Secondly, management is probably your most expensive single cost in a business. Yes, I know we all say that staff are your biggest cost, but actually, it is probably the management that is the largest part of that cost.
Thirdly, removing management shouldn’t affect day to day operations – at least not in a situation where the business volumes have shrunk.
Therefore, your front line customer facing and sales staff remain.
Lastly, your management team is paid to develop the business. In situations where radical action is required, the existing management are actually poorly positioned to do this because of the legacy and deep relationships they have built up with co-workers.
Contrary to popular thinking…
Contrary to popular thinking then, your management do not become more valuable as time goes on – but become more and more wedded to doing things the old way – or a gradualist process of change. Therefore, a management team with years of experience is not such a great asset after all and may become a liability when markets change quickly.

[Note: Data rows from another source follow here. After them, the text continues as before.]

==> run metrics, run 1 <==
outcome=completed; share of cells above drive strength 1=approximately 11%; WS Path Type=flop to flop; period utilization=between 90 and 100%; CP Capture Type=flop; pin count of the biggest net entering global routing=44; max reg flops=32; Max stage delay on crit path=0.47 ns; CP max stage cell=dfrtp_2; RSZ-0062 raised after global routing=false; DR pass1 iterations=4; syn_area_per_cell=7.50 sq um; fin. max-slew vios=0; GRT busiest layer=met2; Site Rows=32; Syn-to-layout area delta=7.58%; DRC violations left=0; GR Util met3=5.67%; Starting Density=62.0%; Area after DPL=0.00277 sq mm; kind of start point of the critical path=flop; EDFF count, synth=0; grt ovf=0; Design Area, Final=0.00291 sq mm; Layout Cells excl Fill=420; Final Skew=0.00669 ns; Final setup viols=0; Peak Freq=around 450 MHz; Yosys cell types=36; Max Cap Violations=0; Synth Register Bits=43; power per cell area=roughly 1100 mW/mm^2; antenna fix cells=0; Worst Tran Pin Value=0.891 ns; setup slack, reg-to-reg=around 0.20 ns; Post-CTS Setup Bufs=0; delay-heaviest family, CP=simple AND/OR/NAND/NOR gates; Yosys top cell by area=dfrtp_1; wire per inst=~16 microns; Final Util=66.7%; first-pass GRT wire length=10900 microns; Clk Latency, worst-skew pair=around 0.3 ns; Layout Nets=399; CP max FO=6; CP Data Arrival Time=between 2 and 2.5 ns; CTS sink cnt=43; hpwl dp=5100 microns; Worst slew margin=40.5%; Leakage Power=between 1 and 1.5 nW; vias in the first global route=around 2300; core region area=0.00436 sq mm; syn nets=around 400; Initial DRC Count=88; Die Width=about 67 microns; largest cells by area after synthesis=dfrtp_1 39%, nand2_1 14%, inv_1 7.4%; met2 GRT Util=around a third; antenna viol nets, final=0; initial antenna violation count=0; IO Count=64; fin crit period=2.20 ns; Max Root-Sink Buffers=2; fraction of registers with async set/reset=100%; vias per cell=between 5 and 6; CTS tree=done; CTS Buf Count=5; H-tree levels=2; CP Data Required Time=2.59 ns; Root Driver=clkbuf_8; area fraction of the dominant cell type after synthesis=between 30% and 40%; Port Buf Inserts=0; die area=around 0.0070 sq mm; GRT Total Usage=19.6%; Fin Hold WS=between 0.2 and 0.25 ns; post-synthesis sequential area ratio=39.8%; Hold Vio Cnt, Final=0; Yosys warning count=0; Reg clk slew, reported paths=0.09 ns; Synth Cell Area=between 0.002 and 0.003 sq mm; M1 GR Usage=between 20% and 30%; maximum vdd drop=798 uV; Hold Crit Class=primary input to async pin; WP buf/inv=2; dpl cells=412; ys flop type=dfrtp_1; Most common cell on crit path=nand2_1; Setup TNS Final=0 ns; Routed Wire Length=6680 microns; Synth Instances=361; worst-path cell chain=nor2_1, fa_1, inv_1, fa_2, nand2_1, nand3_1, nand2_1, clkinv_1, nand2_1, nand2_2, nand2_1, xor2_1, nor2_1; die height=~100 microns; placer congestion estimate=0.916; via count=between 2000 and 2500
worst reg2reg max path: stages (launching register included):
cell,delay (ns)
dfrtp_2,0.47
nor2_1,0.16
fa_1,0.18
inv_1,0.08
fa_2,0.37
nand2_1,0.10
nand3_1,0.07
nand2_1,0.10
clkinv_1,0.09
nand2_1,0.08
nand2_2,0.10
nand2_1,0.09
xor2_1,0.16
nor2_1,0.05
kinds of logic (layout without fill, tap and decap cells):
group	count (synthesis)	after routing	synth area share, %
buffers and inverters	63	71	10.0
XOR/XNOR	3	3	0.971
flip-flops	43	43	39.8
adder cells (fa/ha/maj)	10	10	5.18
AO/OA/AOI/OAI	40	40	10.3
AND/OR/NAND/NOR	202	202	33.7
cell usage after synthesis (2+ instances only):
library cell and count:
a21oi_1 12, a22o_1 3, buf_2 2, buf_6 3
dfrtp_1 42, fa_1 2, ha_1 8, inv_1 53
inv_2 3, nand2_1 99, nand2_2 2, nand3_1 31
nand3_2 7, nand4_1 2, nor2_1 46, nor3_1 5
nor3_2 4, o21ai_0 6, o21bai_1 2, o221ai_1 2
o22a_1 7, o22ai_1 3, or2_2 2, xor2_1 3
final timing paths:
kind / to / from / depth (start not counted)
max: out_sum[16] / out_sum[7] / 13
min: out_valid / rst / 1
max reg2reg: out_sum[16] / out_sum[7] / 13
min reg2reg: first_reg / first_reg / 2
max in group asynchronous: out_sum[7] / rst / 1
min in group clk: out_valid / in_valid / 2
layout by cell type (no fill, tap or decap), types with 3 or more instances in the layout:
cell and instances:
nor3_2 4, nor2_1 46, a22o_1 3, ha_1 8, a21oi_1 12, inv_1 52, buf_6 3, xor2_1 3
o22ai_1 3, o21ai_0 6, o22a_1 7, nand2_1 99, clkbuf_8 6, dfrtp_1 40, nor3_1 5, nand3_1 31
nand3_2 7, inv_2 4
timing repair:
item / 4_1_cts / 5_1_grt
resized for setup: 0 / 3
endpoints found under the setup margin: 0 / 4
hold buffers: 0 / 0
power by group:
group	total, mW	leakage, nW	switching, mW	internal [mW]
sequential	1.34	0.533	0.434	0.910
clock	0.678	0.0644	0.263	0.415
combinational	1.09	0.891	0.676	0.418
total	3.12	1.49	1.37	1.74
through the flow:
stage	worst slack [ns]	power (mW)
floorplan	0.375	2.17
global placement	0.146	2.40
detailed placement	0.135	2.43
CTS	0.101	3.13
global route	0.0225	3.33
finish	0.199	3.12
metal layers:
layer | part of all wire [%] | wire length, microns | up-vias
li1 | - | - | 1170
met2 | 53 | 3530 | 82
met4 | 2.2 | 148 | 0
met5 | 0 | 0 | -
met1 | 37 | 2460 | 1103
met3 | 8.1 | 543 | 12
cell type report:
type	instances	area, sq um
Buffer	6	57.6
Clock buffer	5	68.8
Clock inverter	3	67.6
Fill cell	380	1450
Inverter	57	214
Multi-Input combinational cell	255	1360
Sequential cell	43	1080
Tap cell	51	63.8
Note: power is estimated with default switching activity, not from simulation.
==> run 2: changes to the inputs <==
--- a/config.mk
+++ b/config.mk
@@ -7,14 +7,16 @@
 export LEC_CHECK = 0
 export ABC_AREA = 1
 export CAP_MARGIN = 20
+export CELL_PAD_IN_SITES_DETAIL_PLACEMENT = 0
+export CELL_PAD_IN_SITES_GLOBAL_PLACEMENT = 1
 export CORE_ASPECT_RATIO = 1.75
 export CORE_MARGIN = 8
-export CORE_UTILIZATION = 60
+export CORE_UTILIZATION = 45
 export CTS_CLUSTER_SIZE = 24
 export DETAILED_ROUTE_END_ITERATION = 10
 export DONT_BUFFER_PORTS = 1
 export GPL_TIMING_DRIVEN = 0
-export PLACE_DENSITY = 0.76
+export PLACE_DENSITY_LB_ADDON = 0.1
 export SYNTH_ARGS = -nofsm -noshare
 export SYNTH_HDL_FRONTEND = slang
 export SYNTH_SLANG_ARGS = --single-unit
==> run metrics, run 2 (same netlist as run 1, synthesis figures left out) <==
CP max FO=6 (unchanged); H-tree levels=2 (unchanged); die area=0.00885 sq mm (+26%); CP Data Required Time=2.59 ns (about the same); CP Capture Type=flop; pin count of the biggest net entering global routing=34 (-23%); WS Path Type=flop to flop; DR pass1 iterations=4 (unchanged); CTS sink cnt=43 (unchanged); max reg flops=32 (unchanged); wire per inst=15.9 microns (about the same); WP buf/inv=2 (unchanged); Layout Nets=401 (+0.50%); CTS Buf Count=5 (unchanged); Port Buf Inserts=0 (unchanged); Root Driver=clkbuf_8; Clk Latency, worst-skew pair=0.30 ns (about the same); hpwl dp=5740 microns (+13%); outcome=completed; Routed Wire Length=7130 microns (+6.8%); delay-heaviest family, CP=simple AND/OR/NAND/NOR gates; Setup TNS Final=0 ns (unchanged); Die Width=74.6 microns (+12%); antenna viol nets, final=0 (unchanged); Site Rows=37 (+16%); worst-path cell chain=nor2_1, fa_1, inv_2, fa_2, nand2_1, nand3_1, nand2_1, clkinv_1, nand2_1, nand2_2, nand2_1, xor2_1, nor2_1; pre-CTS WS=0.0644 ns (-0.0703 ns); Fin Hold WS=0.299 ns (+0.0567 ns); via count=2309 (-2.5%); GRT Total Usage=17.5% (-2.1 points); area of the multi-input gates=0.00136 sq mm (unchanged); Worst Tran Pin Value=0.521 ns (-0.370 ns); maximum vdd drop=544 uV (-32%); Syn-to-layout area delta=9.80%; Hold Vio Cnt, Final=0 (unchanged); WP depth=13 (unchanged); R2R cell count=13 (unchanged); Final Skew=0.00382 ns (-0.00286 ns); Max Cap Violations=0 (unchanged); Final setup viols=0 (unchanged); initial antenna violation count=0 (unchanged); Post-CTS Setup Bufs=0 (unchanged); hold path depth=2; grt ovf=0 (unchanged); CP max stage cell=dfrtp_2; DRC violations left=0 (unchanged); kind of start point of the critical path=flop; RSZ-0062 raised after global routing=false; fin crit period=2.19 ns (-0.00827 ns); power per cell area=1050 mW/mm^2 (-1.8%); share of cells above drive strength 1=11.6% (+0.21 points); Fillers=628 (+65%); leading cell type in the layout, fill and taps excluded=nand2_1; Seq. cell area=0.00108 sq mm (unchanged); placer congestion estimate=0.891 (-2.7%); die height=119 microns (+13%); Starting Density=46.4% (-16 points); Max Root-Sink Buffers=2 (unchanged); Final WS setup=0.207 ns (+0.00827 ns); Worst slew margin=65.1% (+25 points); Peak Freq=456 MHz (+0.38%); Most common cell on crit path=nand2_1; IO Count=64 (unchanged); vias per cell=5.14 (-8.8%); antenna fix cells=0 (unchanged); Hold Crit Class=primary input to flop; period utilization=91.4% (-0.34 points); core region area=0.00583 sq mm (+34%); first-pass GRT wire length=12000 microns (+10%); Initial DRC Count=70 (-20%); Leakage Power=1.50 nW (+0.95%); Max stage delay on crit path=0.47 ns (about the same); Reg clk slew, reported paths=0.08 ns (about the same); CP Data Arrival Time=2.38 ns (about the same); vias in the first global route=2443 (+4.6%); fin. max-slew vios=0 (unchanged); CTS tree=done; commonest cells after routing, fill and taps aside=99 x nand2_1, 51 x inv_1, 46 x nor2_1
`config.mk`:
```
export PLATFORM = sky130hd
export DESIGN_NAME = serial_pattern_feeder
export DESIGN_NICKNAME = d
export VERILOG_FILES = /design/src/rtl/serial_pattern_feeder.sv
export SDC_FILE = /design/constraint.sdc
export NUM_CORES = 1
export LEC_CHECK = 0
export ABC_CLOCK_PERIOD_IN_PS = 4500
export BUFFER_PORTS_ARGS = -buffer_cell sky130_fd_sc_hd__buf_4
export CAP_MARGIN = 20
export CORE_ASPECT_RATIO = 1.25
export CORE_MARGIN = 8
export CORE_UTILIZATION = 60
export CTS_CLUSTER_SIZE = 30
export DETAILED_ROUTE_END_ITERATION = 16
export GPL_ROUTABILITY_DRIVEN = 0
export GPL_TIMING_DRIVEN = 0
export PLACE_DENSITY = 0.8
export SLEW_MARGIN = 20
export SYNTH_ARGS = -nofsm -noshare
export SYNTH_HDL_FRONTEND = slang
export SYNTH_SLANG_ARGS = --single-unit
export TNS_END_PERCENT = 1
```
`constraint.sdc`:
```
create_clock -name clk -period 4.5 [get_ports clk]
set_input_delay 0.9 -clock clk [delete_from_list [all_inputs] [get_ports clk]]
set_output_delay 0.9 -clock clk [all_outputs]
set_load 0.005 [all_outputs]
```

Indeed, if you yourself the entrepreneur are ALSO part of the management team, then you also need to fire yourself!
So, how do you fire yourself and the management team and expect the business to survive?

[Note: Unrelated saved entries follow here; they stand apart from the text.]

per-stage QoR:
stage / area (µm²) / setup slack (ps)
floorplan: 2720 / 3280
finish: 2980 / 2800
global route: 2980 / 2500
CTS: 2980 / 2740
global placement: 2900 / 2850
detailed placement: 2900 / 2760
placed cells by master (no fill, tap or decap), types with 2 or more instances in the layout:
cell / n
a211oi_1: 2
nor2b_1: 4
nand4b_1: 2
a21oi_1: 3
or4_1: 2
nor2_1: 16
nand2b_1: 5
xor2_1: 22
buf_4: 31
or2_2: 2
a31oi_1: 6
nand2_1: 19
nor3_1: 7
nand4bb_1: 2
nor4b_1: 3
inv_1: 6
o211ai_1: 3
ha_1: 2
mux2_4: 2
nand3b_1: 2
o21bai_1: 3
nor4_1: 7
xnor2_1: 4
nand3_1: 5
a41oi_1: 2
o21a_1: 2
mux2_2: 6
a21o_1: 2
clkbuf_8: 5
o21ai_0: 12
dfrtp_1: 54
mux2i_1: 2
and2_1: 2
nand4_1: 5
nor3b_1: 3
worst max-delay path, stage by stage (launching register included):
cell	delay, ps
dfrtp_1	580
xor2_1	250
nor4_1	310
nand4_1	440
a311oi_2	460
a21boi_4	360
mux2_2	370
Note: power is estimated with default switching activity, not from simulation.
===== config.mk =====
export PLATFORM = sky130hd
export DESIGN_NAME = cast_route_fork
export DESIGN_NICKNAME = d
export VERILOG_FILES = /design/src/rtl/cast_route_fork.sv
export SDC_FILE = /design/constraint.sdc
export NUM_CORES = 1
export LEC_CHECK = 0
export CORE_MARGIN = 1
export CORE_UTILIZATION = 31
export CTS_CLUSTER_SIZE = 14
export DETAILED_ROUTE_END_ITERATION = 10
export PLACE_DENSITY = 0.95
export SYNTH_ARGS = -nofsm -noshare
export SYNTH_HDL_FRONTEND = slang
export SYNTH_SLANG_ARGS = --single-unit

===== constraint.sdc =====
create_clock -name clk -period 3.27 [get_ports clk]
set_clock_uncertainty 0.05 [all_clocks]
set_input_delay 0.654 -clock clk [delete_from_list [all_inputs] [get_ports clk]]
set_output_delay 0.654 -clock clk [all_outputs]
set_load 0.03 [all_outputs]
[config.mk]
export PLATFORM = sky130hd
export DESIGN_NAME = cpu_prefetch_unit
export DESIGN_NICKNAME = d
export VERILOG_FILES = /design/src/rtl/cpu_prefetch_unit.sv
export SDC_FILE = /design/constraint.sdc
export NUM_CORES = 1
export LEC_CHECK = 0
export ABC_CLOCK_PERIOD_IN_PS = 3900
export CAP_MARGIN = 10
export CORE_UTILIZATION = 50
export DETAILED_ROUTE_END_ITERATION = 8
export MAX_ROUTING_LAYER = met4
export PLACE_DENSITY_LB_ADDON = 0.1
export SETUP_SLACK_MARGIN = 0.05
export SLEW_MARGIN = 20
export SYNTH_ARGS = -nofsm -noshare
export SYNTH_HDL_FRONTEND = slang
export SYNTH_SLANG_ARGS = --single-unit
[constraint.sdc]
create_clock -name clk -period 3.9 [get_ports clk]
set_input_delay 0.78 -clock clk [delete_from_list [all_inputs] [get_ports clk]]
set_output_delay 0.78 -clock clk [all_outputs]
set_load 0.03 [all_outputs]
`src/rtl/mem_port_arbiter_pkg.sv`:
```
// Shared definitions for the instruction/data memory port arbiter:
// FSM state encoding, requester identities and the fixed word size code.
package mem_port_arbiter_pkg;

   // Transaction phases of the shared memory port.
   typedef enum logic [1:0] {
      IDLE = 2'd0,
      ADDR = 2'd1,
      DATA = 2'd2
   } arbState_e;

   // Requester identities; also used as the round-robin history value.
   localparam logic OWN_INST = 1'b0;
   localparam logic OWN_DATA = 1'b1;

   // Size code for a full 32-bit word; instruction fetches always use it.
   localparam logic [1:0] SIZE_WORD = 2'b10;

   // Byte-enable pattern for a transaction that writes nothing.
   localparam logic [3:0] WEN_NONE = 4'b0000;

   // The requester that did not receive the given grant.
   function automatic logic otherOwner(input logic owner);
      return (owner == OWN_INST) ? OWN_DATA : OWN_INST;
   endfunction

endpackage

```
`src/rtl/mem_port_arbiter_rr_pick2.sv`:
```
// Two-input round-robin picker. A lone requester always wins; on a tie the
// requester that was not granted last time wins.
module rr_pick2
   import mem_port_arbiter_pkg::*;
(
   input  logic reqInst,
   input  logic reqData,
   input  logic lastGrant,
   output logic grantValid,
   output logic grantOwner
);

   // Pick the winner from the request pair and the grant history.
   always_comb begin
      grantValid = reqInst | reqData;
      grantOwner = OWN_INST;
      if (reqInst && reqData) begin
         grantOwner = otherOwner(lastGrant);
      end else if (reqData) begin
         grantOwner = OWN_DATA;
      end
   end

endmodule

```
`src/rtl/mem_port_arbiter.sv`:
```
// Shares one request/response memory port between the instruction fetch
// path and the load/store path. One transaction is in flight at a time:
// IDLE picks a winner and latches its request, ADDR presents it until the
// memory accepts the address, DATA waits for the response and then pulses
// the owner's ready for one cycle.
module mem_port_arbiter
   import mem_port_arbiter_pkg::*;
#(
   parameter int ADDR_W = 32,
   parameter int DATA_W = 32
) (
   input  logic              clk,
   input  logic              rst,

   input  logic              inst_req,
   input  logic [ADDR_W-1:0] inst_addr,
   output logic [DATA_W-1:0] inst_rdata,
   output logic              inst_ready,

   input  logic              data_req,
   input  logic              data_wr,
   input  logic [1:0]        data_size,
   input  logic [3:0]        data_wen,
   input  logic [ADDR_W-1:0] data_addr,
   input  logic [DATA_W-1:0] data_wdata,
   output logic [DATA_W-1:0] data_rdata,
   output logic              data_ready,

   output logic              mem_req,
   output logic              mem_wr,
   output logic [1:0]        mem_size,
   output logic [3:0]        mem_wen,
   output logic [ADDR_W-1:0] mem_addr,
   output logic [DATA_W-1:0] mem_wdata,
   input  logic              mem_addr_ok,
   input  logic              mem_data_ok,
   input  logic [DATA_W-1:0] mem_rdata,

   output logic              stall_o
);

   arbState_e         stateReg;
   arbState_e         stateNext;

   // Latched request of the transaction in flight.
   logic              ownerReg;
   logic              wrReg;
   logic [1:0]        sizeReg;
   logic [3:0]        wenReg;
   logic [ADDR_W-1:0] addrReg;
   logic [DATA_W-1:0] wdataReg;

   // Round-robin history: owner of the most recent grant.
   logic              lastGrantReg;

   // Per-requester response registers.
   logic [DATA_W-1:0] instRdataReg;
   logic [DATA_W-1:0] dataRdataReg;
   logic              instReadyReg;
   logic              dataReadyReg;

   // Arbitration and FSM strobes.
   logic              instElig;
   logic              dataElig;
   logic              grantValid;
   logic              grantOwner;
   logic              takeGrant;
   logic              finishXfer;
   logic              memReqNext;

   // A requester seeing its ready this cycle is still showing the request
   // that just completed, so it sits out this round of arbitration.
   assign instElig = inst_req & ~instReadyReg;
   assign dataElig = data_req & ~dataReadyReg;

   rr_pick2 picker (
      .reqInst    (instElig),
      .reqData    (dataElig),
      .lastGrant  (lastGrantReg),
      .grantValid (grantValid),
      .grantOwner (grantOwner)
   );

   // State register; reset abandons any transaction in flight.
   always_ff @(posedge clk or posedge rst) begin
      if (rst) begin
         stateReg <= IDLE;
      end else begin
         stateReg <= stateNext;
      end
   end

   // Next-state logic and per-cycle strobes; memory handshakes are only
   // honoured in the phase that expects them.
   always_comb begin
      stateNext  = stateReg;
      takeGrant  = 1'b0;
      finishXfer = 1'b0;
      memReqNext = 1'b0;
      case (stateReg)
         IDLE: begin
            if (grantValid) begin
               takeGrant = 1'b1;
               stateNext = ADDR;
            end
         end
         ADDR: begin
            memReqNext = 1'b1;
            if (mem_addr_ok) begin
               stateNext = DATA;
            end
         end
         DATA: begin
            if (mem_data_ok) begin
               finishXfer = 1'b1;
               stateNext  = IDLE;
            end
         end
         default: begin
            stateNext = IDLE;
         end
      endcase
   end

   // Capture the winner's request so the memory sees stable fields even if
   // the requester changes or drops its inputs mid-transaction.
   always_ff @(posedge clk or posedge rst) begin
      if (rst) begin
         ownerReg     <= OWN_INST;
         lastGrantReg <= OWN_INST;
         wrReg        <= 1'b0;
         sizeReg      <= 2'b00;
         wenReg       <= WEN_NONE;
         addrReg      <= '0;
         wdataReg     <= '0;
      end else if (takeGrant) begin
         ownerReg     <= grantOwner;
         lastGrantReg <= grantOwner;
         if (grantOwner == OWN_DATA) begin
            wrReg    <= data_wr;
            sizeReg  <= data_size;
            wenReg   <= data_wen;
            addrReg  <= data_addr;
            wdataReg <= data_wdata;
         end else begin
            wrReg    <= 1'b0;
            sizeReg  <= SIZE_WORD;
            wenReg   <= WEN_NONE;
            addrReg  <= inst_addr;
            wdataReg <= '0;
         end
      end
   end

   // Route the response to its owner: readies pulse for one cycle, read
   // data is kept until that owner's next load or fetch completes.
   always_ff @(posedge clk or posedge rst) begin
      if (rst) begin
         instRdataReg <= '0;
         dataRdataReg <= '0;
         instReadyReg <= 1'b0;
         dataReadyReg <= 1'b0;
      end else begin
         instReadyReg <= 1'b0;
         dataReadyReg <= 1'b0;
         if (finishXfer) begin
            if (ownerReg == OWN_INST) begin
               instRdataReg <= mem_rdata;
               instReadyReg <= 1'b1;
            end else begin
               dataReadyReg <= 1'b1;
               if (!wrReg) begin
                  dataRdataReg <= mem_rdata;
               end
            end
         end
      end
   end

   // Memory port: request fields are forced to zero whenever no request
   // is being presented.
   assign mem_req   = memReqNext;
   assign mem_wr    = memReqNext & wrReg;
   assign mem_size  = memReqNext ? sizeReg  : 2'b00;
   assign mem_wen   = memReqNext ? wenReg   : WEN_NONE;
   assign mem_addr  = memReqNext ? addrReg  : '0;
   assign mem_wdata = memReqNext ? wdataReg : '0;

   assign inst_rdata = instRdataReg;
   assign inst_ready = instReadyReg;
   assign data_rdata = dataRdataReg;
   assign data_ready = dataReadyReg;

   // Stall while either path has a request that has not just completed.
   assign stall_o = (inst_req & ~instReadyReg) | (data_req & ~dataReadyReg);

endmodule

```
File: src/rtl/mem_arbiter.sv
// Two-master round-robin arbiter in front of the single main_mem slave port.
// Master 0 is the data side, master 1 the instruction fetch/DMA side.
// A watchdog aborts any granted transaction that main_mem never acknowledges.

module mem_arbiter #(
    parameter int TIMEOUT = 64,
    parameter int CNT_W   = 8
) (
    input  logic        clk,
    input  logic        rst_n,

    input  logic        m0_cyc,
    input  logic        m0_we,
    input  logic [3:0]  m0_strb,
    input  logic [31:0] m0_addr,
    input  logic [31:0] m0_data_i,
    output logic [31:0] m0_data_o,
    output logic        m0_ack,
    output logic        m0_err,

    input  logic        m1_cyc,
    input  logic        m1_we,
    input  logic [3:0]  m1_strb,
    input  logic [31:0] m1_addr,
    input  logic [31:0] m1_data_i,
    output logic [31:0] m1_data_o,
    output logic        m1_ack,
    output logic        m1_err,

    output logic        s_cyc,
    output logic        s_we,
    output logic [3:0]  s_strb,
    output logic [31:0] s_addr,
    output logic [31:0] s_data_o,
    input  logic [31:0] s_data_i,
    input  logic        s_ack
);

    typedef enum logic [1:0] {
        IDLE = 2'd0,
        GNT0 = 2'd1,
        GNT1 = 2'd2,
        REL  = 2'd3
    } state_t;

    localparam logic [CNT_W-1:0] WDT_LAST = CNT_W'(TIMEOUT - 1);

    state_t           state;
    logic             last;
    logic [CNT_W-1:0] wdt;
    logic             wdt_expired;

    assign wdt_expired = (wdt == WDT_LAST);

    // Grant sequencing: pick a master in IDLE, run the watchdog while granted, force one release cycle.
    always_ff @(posedge clk) begin
        if (!rst_n) begin
            state <= IDLE;
            last  <= 1'b1;
            wdt   <= '0;
        end else begin
            case (state)
                IDLE: begin
                    wdt <= '0;
                    if (m0_cyc && (!m1_cyc || last)) begin
                        state <= GNT0;
                        last  <= 1'b0;
                    end else if (m1_cyc) begin
                        state <= GNT1;
                        last  <= 1'b1;
                    end
                end
                GNT0: begin
                    if (s_ack || !m0_cyc || wdt_expired) begin
                        state <= REL;
                        wdt   <= '0;
                    end else begin
                        wdt <= wdt + 1'b1;
                    end
                end
                GNT1: begin
                    if (s_ack || !m1_cyc || wdt_expired) begin
                        state <= REL;
                        wdt   <= '0;
                    end else begin
                        wdt <= wdt + 1'b1;
                    end
                end
                REL: begin
                    state <= IDLE;
                    wdt   <= '0;
                end
                default: begin
                    state <= IDLE;
                    wdt   <= '0;
                end
            endcase
        end
    end

    // Bus steering: connect only the granted master to main_mem, everyone else sees zeros.
    always_comb begin
        s_cyc     = 1'b0;
        s_we      = 1'b0;
        s_strb    = 4'h0;
        s_addr    = 32'h0;
        s_data_o  = 32'h0;
        m0_data_o = 32'h0;
        m0_ack    = 1'b0;
        m0_err    = 1'b0;
        m1_data_o = 32'h0;
        m1_ack    = 1'b0;
        m1_err    = 1'b0;
        case (state)
            GNT0: begin
                s_cyc     = m0_cyc;
                s_we      = m0_we;
                s_strb    = m0_strb;
                s_addr    = m0_addr;
                s_data_o  = m0_data_i;
                m0_data_o = s_data_i;
                m0_ack    = s_ack;
                m0_err    = m0_cyc && !s_ack && wdt_expired;
            end
            GNT1: begin
                s_cyc     = m1_cyc;
                s_we      = m1_we;
                s_strb    = m1_strb;
                s_addr    = m1_addr;
                s_data_o  = m1_data_i;
                m1_data_o = s_data_i;
                m1_ack    = s_ack;
                m1_err    = m1_cyc && !s_ack && wdt_expired;
            end
            default: begin
            end
        endcase
    end

endmodule
$ cat src/rtl/cpu_pkg.sv
// Shared CPU definitions: flag bit positions and default register-file sizing.
// No logic; constants only.
// No flow control.
package cpu_pkg;

    // Bit positions inside the flags register
    localparam int FLAG_CARRY    = 0;
    localparam int FLAG_ZERO     = 1;
    localparam int FLAG_SIGN     = 2;
    localparam int FLAG_OVERFLOW = 3;

    // Default sizing and reset values for the register file
    localparam int              DEF_DATA_W     = 8;
    localparam int              DEF_PC_W       = 16;
    localparam logic [15:0]     DEF_RESET_PC   = 16'h0000;
    localparam logic [7:0]      DEF_SP_RESET   = 8'hFF;
    localparam logic [7:0]      DEF_STACK_PAGE = 8'h01;

endpackage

Okay, this simply isn’t going to happen – because you have set the business up wrongly.
Hand over – Mr(s) Successful Entrepreneur…
Therefore, instead of the entrepreneur growing with his or her business, he should aim to hand it on to managers very early on whilst still on an early upward growth path.
This allows two things
1. you, the entrepreneur can start new businesses and bring that experience via a board role in the business back to the existing enterprise
2. you, the entrepreneur are still available should a clean sweep of management be required
Now, if we set out to run and grow our businesses in this way, then we have the capacity to implement a clean sweep of management. Then the entrepreneur take control for a short but intensive time whilst searching for the new revenue model, whilst also developing the next generation of management for the new model.
Of course, the entrepreneur then has to leave the nest and go and do something else.
Therefore, entrepreneurs must leave their businesses – either by selling them, or by handing them onto a management team. This action early on in the growth cycle is likely to give the business the greatest chance of surviving the next business downturn.
The only question we are left with is this – when is the optimal time for the entrepreneur to exit the business?